Assumptions and Limitations

Assumptions:

  • We assume that a gas station will locate along the new highway access road (once it is built) near the highway to attract traffic flow from Highway 101.

  • We assume that gas stations compete uniformly along prices of their grades of gasoline.

Limitations:

  • We use distance “as the crow flies” versus travel distance along the road.
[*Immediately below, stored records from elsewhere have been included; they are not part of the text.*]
==> config.mk <==
export PLATFORM = sky130hd
export DESIGN_NAME = tone_hit_counter
export DESIGN_NICKNAME = d
export VERILOG_FILES = /design/src/core/tone_hit_pkg.sv /design/src/core/tone_hit_counter.sv
export SDC_FILE = /design/constraint.sdc
export NUM_CORES = 2
export LEC_CHECK = 0
export ABC_AREA = 1
export BUFFER_PORTS_ARGS = -buffer_cell sky130_fd_sc_hd__buf_2
export CORE_ASPECT_RATIO = 2
export CORE_MARGIN = 3
export CORE_UTILIZATION = 65
export CTS_BUF_LIST = sky130_fd_sc_hd__clkbuf_16
export DETAILED_ROUTE_END_ITERATION = 16
export PLACE_DENSITY_LB_ADDON = 0.3
export RECOVER_POWER = 25
export SYNTH_ARGS = -nofsm -noshare
export SYNTH_HDL_FRONTEND = slang
export SYNTH_SLANG_ARGS = --single-unit
export TNS_END_PERCENT = 50
==> constraint.sdc <==
create_clock -name i_clk -period 168.6 [get_ports i_clk]
set_input_delay 16.86 -clock i_clk [delete_from_list [all_inputs] [get_ports i_clk]]
set_output_delay 16.86 -clock i_clk [all_outputs]
set_load 0.005 [all_outputs]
  • We do not account for other confounding factors that could influence gas prices, such as the traffic flow on Highway 101 nearest to the town and distance to the nearest major metropolitan area.

Discussion

The pattern we observe (inverse relationship between distance and price) suggests that stations closer to the highway charge a premium for the convenience of being located near the highway.

For those commuting to work places outside of town, this might mean higher travel expenses.

Annual Economic Impact (on average)

What would the impact of a half-cent per km increase in gas price be on a typical household?

  • Coefficient: $0.005 (per 1 KM) = $0.008 (per 1 MI)
  • Fuel economy of a standard sedan: 30 miles per gallon
  • Annual driving distance: 13,500 miles (US average, per FHWA)

How much more would a household spend on fuel if their nearest gas station is 3 miles closer to the highway?

Annual Economic Impact (on average)

  1. Change in price per gallon
  • Assume 3 miles difference in distance to the highway:
  • 3 miles \(\times\) $0.008 per mile = $0.024 (2.4 cents)
  1. Gallons used annually
  • 13,500 miles / 30 mpg = 450 gallons/year
  1. Annual cost impact
  • $0.024 \(\times\) 450 gallons = $10.80 per year

Conclusion

Our analysis confirms that distance from the highway is a factor related to gas prices in our community.

However, the considering the current travel cost to the highway without the access road, offsets the modest expected increase in gas prices.

As you prepare to vote tonight

Consider that building the access road could offer long-term savings for many households, even if prices near the highway remain slightly elevated.

Possible ways to balance these outcomes:

  • Organize carpooling or shuttle programs to reduce fuel usage.
  • Encourage local gas stations to adopt loyalty programs or price-matching to stay competitive.

Ultimately, this decision is about access, affordability, and how we support our community’s everyday needs.

Course Review: What was this course about?

Topics and themes

  • Effective and appropriate data visualizations

  • Data storytelling

  • Scripted data management and analysis (in R)

Organization

  • Time series

  • Cross sectional and spatial data

  • Regression analysis

What methods did we cover in these areas?

Our key takeaways from this course

  • Let the business or research question guide your analysis

  • Once you have something to say, develop a compelling story

  • Support your story with effective and appropriate visualizations

What are your takeaways from the course?